Segment Start: Exercise material
--- src/rtl/vga_scan_controller.sv ---
// 640x480@60 Hz VGA raster generator: pixel divider, x/y scan counters, sprite/background
// colour merge and a one-pixel output stage that keeps colour, syncs and blanking aligned.
module vga_scan_controller #(
    parameter int          CLK_DIV  = 2,
    parameter int          H_ACTIVE = 640,
    parameter int          H_FRONT  = 16,
    parameter int          H_SYNC   = 96,
    parameter int          H_BACK   = 48,
    parameter int          V_ACTIVE = 480,
    parameter int          V_FRONT  = 10,
    parameter int          V_SYNC   = 2,
    parameter int          V_BACK   = 33,
    parameter logic [7:0]  BG_COLOR = 8'h00
) (
    input  logic        clk,
    input  logic        rst_n,
    input  logic [7:0]  sprite_r,
    input  logic [7:0]  sprite_g,
    input  logic [7:0]  sprite_b,
    input  logic        sprite_visible,
    output logic [9:0]  x_pos,
    output logic [9:0]  y_pos,
    output logic        pixel_tick,
    output logic        frame_tick,
    output logic [7:0]  vga_r,
    output logic [7:0]  vga_g,
    output logic [7:0]  vga_b,
    output logic        vga_hs,
    output logic        vga_vs,
    output logic        vga_blank_n,
    output logic        vga_sync_n,
    output logic        vga_clk
);

    localparam int H_TOTAL = H_ACTIVE + H_FRONT + H_SYNC + H_BACK;
    localparam int V_TOTAL = V_ACTIVE + V_FRONT + V_SYNC + V_BACK;
    localparam int DIV_W   = (CLK_DIV > 2) ? $clog2(CLK_DIV) : 1;

    localparam logic [DIV_W-1:0] DIV_LAST = DIV_W'(CLK_DIV - 1);
    localparam logic [DIV_W-1:0] DIV_HALF = DIV_W'(CLK_DIV / 2);

    localparam logic [9:0] H_LAST     = 10'(H_TOTAL - 1);
    localparam logic [9:0] V_LAST     = 10'(V_TOTAL - 1);
    localparam logic [9:0] H_ACT      = 10'(H_ACTIVE);
    localparam logic [9:0] V_ACT      = 10'(V_ACTIVE);
    localparam logic [9:0] H_ACT_LAST = 10'(H_ACTIVE - 1);
    localparam logic [9:0] V_ACT_LAST = 10'(V_ACTIVE - 1);
    localparam logic [9:0] HS_START   = 10'(H_ACTIVE + H_FRONT);
    localparam logic [9:0] HS_END     = 10'(H_ACTIVE + H_FRONT + H_SYNC);
    localparam logic [9:0] VS_START   = 10'(V_ACTIVE + V_FRONT);
    localparam logic [9:0] VS_END     = 10'(V_ACTIVE + V_FRONT + V_SYNC);

    logic [DIV_W-1:0] div_q, div_d;
    logic             vga_clk_q, vga_clk_d;
    logic [9:0]       x_q, x_d;
    logic [9:0]       y_q, y_d;
    logic [7:0]       r_q, r_d, g_q, g_d, b_q, b_d;
    logic             hs_q, hs_d, vs_q, vs_d;
    logic             blank_n_q, blank_n_d;
    logic             frame_tick_q, frame_tick_d;

    logic             active;
    logic             hs_raw;
    logic             vs_raw;
    logic [7:0]       colour_r, colour_g, colour_b;

    always_comb begin
        pixel_tick = (div_q == DIV_LAST);
        div_d      = pixel_tick ? '0 : div_q + 1'b1;
        vga_clk_d  = (div_d >= DIV_HALF);

        x_d = x_q;
        y_d = y_q;
        if (pixel_tick) begin
            if (x_q == H_LAST) begin
                x_d = '0;
                y_d = (y_q == V_LAST) ? '0 : y_q + 10'd1;
            end else begin
                x_d = x_q + 10'd1;
            end
        end
    end

    // Raster decode uses the coordinate currently published to the sprite layer.
    always_comb begin
        active = (x_q < H_ACT) && (y_q < V_ACT);
        hs_raw = !((x_q >= HS_START) && (x_q < HS_END));
        vs_raw = !((y_q >= VS_START) && (y_q < VS_END));

        colour_r = 8'h00;
        colour_g = 8'h00;
        colour_b = 8'h00;
        if (active) begin
            if (sprite_visible) begin
                colour_r = sprite_r;
                colour_g = sprite_g;
                colour_b = sprite_b;
            end else begin
                colour_r = BG_COLOR;
                colour_g = BG_COLOR;
                colour_b = BG_COLOR;
            end
        end
    end

    always_comb begin
        r_d       = r_q;
        g_d       = g_q;
        b_d       = b_q;
        hs_d      = hs_q;
        vs_d      = vs_q;
        blank_n_d = blank_n_q;
        if (pixel_tick) begin
            r_d       = colour_r;
            g_d       = colour_g;
            b_d       = colour_b;
            hs_d      = hs_raw;
            vs_d      = vs_raw;
            blank_n_d = active;
        end
        frame_tick_d = pixel_tick && (x_q == H_ACT_LAST) && (y_q == V_ACT_LAST);
    end

    always_ff @(posedge clk or negedge rst_n) begin
        if (!rst_n) begin
            div_q        <= '0;
            vga_clk_q    <= 1'b0;
            x_q          <= '0;
            y_q          <= '0;
            r_q          <= '0;
            g_q          <= '0;
            b_q          <= '0;
            hs_q         <= 1'b1;
            vs_q         <= 1'b1;
            blank_n_q    <= 1'b0;
            frame_tick_q <= 1'b0;
        end else begin
            div_q        <= div_d;
            vga_clk_q    <= vga_clk_d;
            x_q          <= x_d;
            y_q          <= y_d;
            r_q          <= r_d;
            g_q          <= g_d;
            b_q          <= b_d;
            hs_q         <= hs_d;
            vs_q         <= vs_d;
            blank_n_q    <= blank_n_d;
            frame_tick_q <= frame_tick_d;
        end
    end

    assign x_pos       = x_q;
    assign y_pos       = y_q;
    assign frame_tick  = frame_tick_q;
    assign vga_r       = r_q;
    assign vga_g       = g_q;
    assign vga_b       = b_q;
    assign vga_hs      = hs_q;
    assign vga_vs      = vs_q;
    assign vga_blank_n = blank_n_q;
    assign vga_sync_n  = 1'b0;
    assign vga_clk     = vga_clk_q;

endmodule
Segment End: Exercise material
* [Required action]: From where "always_ff @(posedge clk" appears to the last line of the listing above, please write out every line exactly; leave out the rest.

* [Answer for the task]:
    always_ff @(posedge clk or negedge rst_n) begin
        if (!rst_n) begin
            div_q        <= '0;
            vga_clk_q    <= 1'b0;
            x_q          <= '0;
            y_q          <= '0;
            r_q          <= '0;
            g_q          <= '0;
            b_q          <= '0;
            hs_q         <= 1'b1;
            vs_q         <= 1'b1;
            blank_n_q    <= 1'b0;
            frame_tick_q <= 1'b0;
        end else begin
            div_q        <= div_d;
            vga_clk_q    <= vga_clk_d;
            x_q          <= x_d;
            y_q          <= y_d;
            r_q          <= r_d;
            g_q          <= g_d;
            b_q          <= b_d;
            hs_q         <= hs_d;
            vs_q         <= vs_d;
            blank_n_q    <= blank_n_d;
            frame_tick_q <= frame_tick_d;
        end
    end

    assign x_pos       = x_q;
    assign y_pos       = y_q;
    assign frame_tick  = frame_tick_q;
    assign vga_r       = r_q;
    assign vga_g       = g_q;
    assign vga_b       = b_q;
    assign vga_hs      = hs_q;
    assign vga_vs      = vs_q;
    assign vga_blank_n = blank_n_q;
    assign vga_sync_n  = 1'b0;
    assign vga_clk     = vga_clk_q;

endmodule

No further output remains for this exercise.